04/02/2013 11:01 GMT | Updated 03/04/2013 06:12 BST

Under the Radar: Voice Control and the Science of the Unobtrusive

The holy grail of user-experience is to design something that is inherently unobtrusive, without needing a learning period, but very few new pieces of technology achieve that.

If you began reading this article, and you noticed the piece of technology that you were using to do so, then the chances are that it's a new toy; something you've recently acquired. If you've had it for a while, and using it isn't second nature, then there's almost certainly a major design flaw involved somewhere. We use our tablets, laptops and smartphones everyday; we are familiar with how they work and their interfaces - the means by which we control their functions are totally unobtrusive. For most of us, typing and using onscreen interactivity is as natural as speaking.

The holy grail of user-experience is to design something that is inherently unobtrusive, without needing a learning period, but very few new pieces of technology achieve that. Most interfaces take time to become familiar; if that period is too lengthy then we lose patience, and the technology is discarded. Whether we're prepared to take time to become familiar with it depends on the potential reward. It takes a long time to learn to touch-type, for instance - but the benefits in a digitally-orientated age are huge.

Drilling down another layer into the realm of the operating system and the software application, throws up a whole other raft of problems, and some that are not so easily overcome. For example, stroking a touchscreen to scroll down or across is not just intuitive - with no prior knowledge, that motion is amongst the first that most of us would try to achieve the desired effect. However, that universality breaks down with more complex operations. When you turned on your first ever smartphone, you probably knew how to scroll down pages immediately, but personalising your ring tones took a little more time.
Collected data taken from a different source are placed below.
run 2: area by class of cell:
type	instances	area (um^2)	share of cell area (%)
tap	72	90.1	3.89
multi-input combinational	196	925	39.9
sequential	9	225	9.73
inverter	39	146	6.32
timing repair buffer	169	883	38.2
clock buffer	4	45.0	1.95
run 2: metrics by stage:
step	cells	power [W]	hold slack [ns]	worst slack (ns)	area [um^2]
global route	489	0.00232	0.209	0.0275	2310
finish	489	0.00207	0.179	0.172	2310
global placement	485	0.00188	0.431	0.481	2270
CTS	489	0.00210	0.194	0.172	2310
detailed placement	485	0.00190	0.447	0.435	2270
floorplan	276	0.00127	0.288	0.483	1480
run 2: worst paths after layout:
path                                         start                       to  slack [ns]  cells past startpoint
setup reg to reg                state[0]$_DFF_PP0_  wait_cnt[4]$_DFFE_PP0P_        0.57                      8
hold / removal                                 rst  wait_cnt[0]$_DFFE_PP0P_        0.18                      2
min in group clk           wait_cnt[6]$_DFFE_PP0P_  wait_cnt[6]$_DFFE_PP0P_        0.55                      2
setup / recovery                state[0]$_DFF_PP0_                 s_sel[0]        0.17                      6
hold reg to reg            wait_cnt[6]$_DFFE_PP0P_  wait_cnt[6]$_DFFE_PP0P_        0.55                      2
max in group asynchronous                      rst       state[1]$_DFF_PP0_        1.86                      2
Again, a process of familiarisation is at work - if the operation requires too complex a method (if it cannot be remembered after one or two tries) then the operating system will frustrate. That's unlikely to happen with a phone, but try something more complex, like Photoshop. That application is hard to learn to use through trial and error and requires most people a measure of tuition before they can even begin to use it effectively. Take something even more complex, like writing HTML5 code, and trial and error isn't even an option. These are examples of software where the user interface is initially obtrusive - you notice the interface more than the application, in some cases so much that the application is useless to you.

The reason for this is that people visualise and verbalise the same things in very different ways. When looking for the 'select' icon in Photoshop, not everyone would try to find the same thing. What's more, not everyone would say the same thing, were they to say it. A human being is able to construe the same meaning from many different words and phrases, and translate a request into the desired operation (hence, the tuition). In the last few years, artificial intelligence and voice recognition have improved to the point where computers can be almost as effective as human beings in this capacity. This means that a voice-enabled interface can be the most unobtrusive of all, offering something similar to an actual conversation, even when the user is using their natural forms of language. Siri is the most mainstream example of this, with 'show me the news', 'what's going on in the world?' and 'what are the headlines today?' all performing the same task, along with many other variations on that theme.
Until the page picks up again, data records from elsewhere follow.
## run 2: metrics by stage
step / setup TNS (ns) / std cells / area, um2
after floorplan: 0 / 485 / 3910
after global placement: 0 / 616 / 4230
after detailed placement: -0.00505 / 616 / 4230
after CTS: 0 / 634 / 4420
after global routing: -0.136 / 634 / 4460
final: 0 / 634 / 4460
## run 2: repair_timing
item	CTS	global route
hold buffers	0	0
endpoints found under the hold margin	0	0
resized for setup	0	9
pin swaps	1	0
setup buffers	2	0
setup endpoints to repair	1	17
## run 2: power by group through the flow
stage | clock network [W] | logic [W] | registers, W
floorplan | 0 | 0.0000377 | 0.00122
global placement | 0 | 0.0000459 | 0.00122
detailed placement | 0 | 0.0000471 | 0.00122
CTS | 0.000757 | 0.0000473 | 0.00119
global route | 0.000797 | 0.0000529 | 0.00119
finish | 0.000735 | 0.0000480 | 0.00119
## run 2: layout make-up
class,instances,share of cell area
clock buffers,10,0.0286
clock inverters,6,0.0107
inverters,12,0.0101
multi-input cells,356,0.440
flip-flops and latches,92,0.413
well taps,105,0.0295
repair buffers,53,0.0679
These are tasks that one could easily learn to perform manually, but it doesn't take a great stretch of the imagination to think that one day, you could tell Photoshop what you wanted doing with a given picture, and it would respond to your commands and corrections. The availability of high-powered, cloud connected portable devices has made the delivery of conversational applications possible. Siri's unobtrusive interface is merely convenient, but unobtrusive interfaces on complex applications potentially offer real economic benefits. The learning curve on some applications could be completed considerably faster, turning hours of training time into production time, and allowing more people than before to access powerful technology of many kinds.
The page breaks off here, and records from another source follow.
**src/rtl/maxpool_2x2.sv**
```systemverilog
// Streaming 2x2 stride-2 max-pool over CO parallel channels of a raster feature map.
// Optional build macro MAXPOOL_SIGNED_EN switches element compares to two's-complement signed.
module maxpool_2x2 #(
  parameter int CO     = 3,
  parameter int I_F_BW = 20,
  parameter int IX     = 24,
  parameter int IY     = 24
) (
  input  logic                 clk,
  input  logic                 reset_n,
  input  logic                 i_in_valid,
  input  logic [CO*I_F_BW-1:0] i_in_fmap,
  output logic                 o_ot_valid,
  output logic [CO*I_F_BW-1:0] o_ot_fmap,
  output logic                 o_frame_done
);

  localparam int FW       = CO * I_F_BW;
  localparam int CW       = (IX > 1) ? $clog2(IX) : 1;
  localparam int RW       = (IY > 1) ? $clog2(IY) : 1;
  localparam int LB_DEPTH = IX / 2;
  localparam int AW       = (LB_DEPTH > 1) ? $clog2(LB_DEPTH) : 1;

  localparam logic [CW-1:0] COL_LAST = CW'(IX - 1);
  localparam logic [RW-1:0] ROW_LAST = RW'(IY - 1);

  function automatic logic [I_F_BW-1:0] elem_max(input logic [I_F_BW-1:0] a,
                                                  input logic [I_F_BW-1:0] b);
`ifdef MAXPOOL_SIGNED_EN
    return ($signed(a) >= $signed(b)) ? a : b;
`else
    return (a >= b) ? a : b;
`endif
  endfunction

  logic [CW-1:0] col_cnt;
  logic [RW-1:0] row_cnt;
  logic [FW-1:0] h_prev;
  logic [FW-1:0] lbuf [LB_DEPTH];

  logic          col_odd_p0;
  logic          row_odd_p0;
  logic          col_last_p0;
  logic          row_last_p0;
  logic          lb_wr_p0;
  logic          pool_p0;
  logic [AW-1:0] lb_addr_p0;
  logic [FW-1:0] lb_rd_p0;
  logic [FW-1:0] h_max_p0;
  logic [FW-1:0] v_max_p0;

  logic          vld_p1;
  logic          done_p1;
  logic [FW-1:0] fmap_p1;

  // Stage p0: decode raster position of the incoming beat and form window maxima
  assign col_odd_p0  = col_cnt[0];
  assign row_odd_p0  = row_cnt[0];
  assign col_last_p0 = (col_cnt == COL_LAST);
  assign row_last_p0 = (row_cnt == ROW_LAST);
  assign lb_addr_p0  = AW'(col_cnt >> 1);
  assign lb_wr_p0    = i_in_valid && col_odd_p0 && !row_odd_p0;
  assign pool_p0     = i_in_valid && col_odd_p0 && row_odd_p0;
  assign lb_rd_p0    = lbuf[lb_addr_p0];

  for (genvar c = 0; c < CO; c++) begin : g_lane
    assign h_max_p0[c*I_F_BW +: I_F_BW] = elem_max(h_prev[c*I_F_BW +: I_F_BW],
                                                   i_in_fmap[c*I_F_BW +: I_F_BW]);
    assign v_max_p0[c*I_F_BW +: I_F_BW] = elem_max(lb_rd_p0[c*I_F_BW +: I_F_BW],
                                                   h_max_p0[c*I_F_BW +: I_F_BW]);
  end

  always_ff @(posedge clk or negedge reset_n) begin
    if (!reset_n) begin
      col_cnt <= '0;
      row_cnt <= '0;
    end else if (i_in_valid) begin
      if (col_last_p0) begin
        col_cnt <= '0;
        row_cnt <= row_last_p0 ? '0 : row_cnt + RW'(1);
      end else begin
        col_cnt <= col_cnt + CW'(1);
      end
    end
  end

  always_ff @(posedge clk or negedge reset_n) begin
    if (!reset_n) begin
      h_prev <= '0;
    end else if (i_in_valid && !col_odd_p0) begin
      h_prev <= i_in_fmap;
    end
  end

  // Every entry is rewritten on an even row before the odd row reads it, so no reset
  always_ff @(posedge clk) begin
    if (lb_wr_p0) begin
      lbuf[lb_addr_p0] <= h_max_p0;
    end
  end

  // Stage p1: registered pooled output
  always_ff @(posedge clk or negedge reset_n) begin
    if (!reset_n) begin
      vld_p1  <= 1'b0;
      done_p1 <= 1'b0;
      fmap_p1 <= '0;
    end else begin
      vld_p1  <= pool_p0;
      done_p1 <= pool_p0 && col_last_p0 && row_last_p0;
      if (pool_p0) begin
        fmap_p1 <= v_max_p0;
      end
    end
  end

  assign o_ot_valid   = vld_p1;
  assign o_frame_done = done_p1;
  assign o_ot_fmap    = fmap_p1;

endmodule

```
**config.mk**
```make
export PLATFORM = sky130hd
export DESIGN_NAME = maxpool_2x2
export DESIGN_NICKNAME = d
export VERILOG_FILES = /design/src/rtl/maxpool_2x2.sv
export SDC_FILE = /design/constraint.sdc
export NUM_CORES = 1
export LEC_CHECK = 0
export BUFFER_PORTS_ARGS = -buffer_cell sky130_fd_sc_hd__buf_2
export CORE_AREA = 2 2 258 260
export CTS_CLUSTER_SIZE = 20
export DETAILED_ROUTE_END_ITERATION = 8
export DIE_AREA = 0 0 260 262
export PLACE_DENSITY = 0.73
export SYNTH_ARGS = -nofsm -noshare
export SYNTH_HDL_FRONTEND = slang
export SYNTH_SLANG_ARGS = --single-unit
```
**constraint.sdc**
```tcl
create_clock -name clk -period 6 [get_ports clk]
set_input_delay 0.6 -clock clk [delete_from_list [all_inputs] [get_ports clk]]
set_output_delay 0.6 -clock clk [all_outputs]
set_load 0.005 [all_outputs]
```
### After elaboration in Yosys (flattened, before gate mapping)

Memories as Yosys holds them, arrays and structs flattened.
Index checks and enable logic that the tools add are counted.

* bits in registers: 132
* memory bits (writable): 720
* bits of input ports: 63
* output and inout bits: 62
* logic and storage cells: 36
* memories: 1

* add/subtract/negate cells: 2
* magnitude comparators: 6
* eq/ne operators: 2
* multiplexer cells: 10
* reduce and logical (&&, ||, !) cells: 9

Memory list
* lbuf: depth 12, bits a word 60, read ports 1, clocked after Yosys merged registers in 0, wr ports 1, RTL line 39 `logic [FW-1:0] lbuf [LB_DEPTH];`

Operators with widths (count)
* $ge 20x20->1: 6
* $mux 20: 6
* $add 5x1->5 const B: 2
* $eq 5x5->1 const B: 2
* $mux 5: 2
* $logic_and 1x1->1: 6
* $logic_not 1->1: 2
* $mux 1: 2
* $reduce_and 2->1: 1

### Depth between registers and ports, before layout

* word-level depth: 4
* depth in mapped cells: 17
* mapped depth without buffers: 15

### Least setup slack after synthesis

OpenSTA, ideal clock, no wires.

* path type: input to register
* start: in i_in_valid
* end: mem lbuf[0][0] in the netlist's numbering (enable)
* library setup time: 552 ps
* arrival: 5449 ps
* data required time: 5448 ps
* path slack: -1 ps
* cell stages on the path: 4
* path buffers: 1
* cell sequence: clkbuf_1 nand3b_1 or3_1 nor3_1

* longest elaborated chain between the ends: 4

Ends and longest elaborated chain
* start: declaration: RTL line 11 `input logic i_in_valid,`
* $logic_and 1x1->1 (2 in a row): RTL line 62 `assign lb_wr_p0 = i_in_valid && col_odd_p0 && !row_odd_p0;`
* $mux 1: RTL line 97 `if (lb_wr_p0) begin`
* $mux 1 (not written as such): RTL line 98 `lbuf[lb_addr_p0] <= h_max_p0;`
* end: declaration: RTL line 39

No other way between the ends.

### Worst setup path in the final report

* start: reg h_prev[59]
* end: reg fmap_p1[47], in the netlist o_ot_fmap[47]

* longest elaborated chain between the ends: 4

Ends and longest elaborated chain
* start: declaration: RTL line 38 `logic [FW-1:0] h_prev;`
* start signal: assignment: RTL line 91 `h_prev <= i_in_fmap;`
* $ge 20x20->1: RTL line 32 `return (a >= b) ? a : b;`
* $mux 20: RTL line 32
* via h_max_p0[40]: RTL line 49 `logic [FW-1:0] h_max_p0;`
* $ge 20x20->1: RTL line 32
* $mux 20: RTL line 32
* end signal: assignment: RTL line 112 `fmap_p1 <= v_max_p0;`
* end: declaration: RTL line 54 `logic [FW-1:0] fmap_p1;`

The timed path passes the listed nets, and every way through them passes these cells.
A chain may end at the register's enable or synchronous reset.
The benefits of the ultimate non-obtrusive interface are not even confined to software. Anyone who has ever bought a high-end car is familiar with the struggle to interpret a myriad of buttons, each with its own (often mysterious) icon. Being able to simply state your needs verbally would save an awful lot of leafing through owners' manuals, as well as save a great deal of driver distraction when frantically searching for a certain button while navigating a country road. BMW and Audi are both introducing technology to assist drivers with exactly this problem. Voice can even be used to slay the long-time bogeyman of modern life - the call centre queue. Advances in natural language understanding have transformed voice-enabled applications from simple voice to text transcription to applications that can understand the intent of the user's request and even answer complex questions in response. Being able to call a contact centre (or open an app on your smartphone or web browser), state your requirement in natural language and, your identity having been confirmed automatically through voice biometrics, have your task carried out by automated technology, is in fact now a reality.

Ultimately, the best technology makes our lives easier without us noticing we are using it. As humans, speaking is one of the most natural means of interaction we have, and the technology is now available to allow us to control it with our voices. Many of us can't go a single day without having a meaningful conversation with some form of technology that is powered by a language solution. As this continues the more we are able to do that, the more that the interface - so often the barrier between us and the benefits of powerful technology - will fade into the background.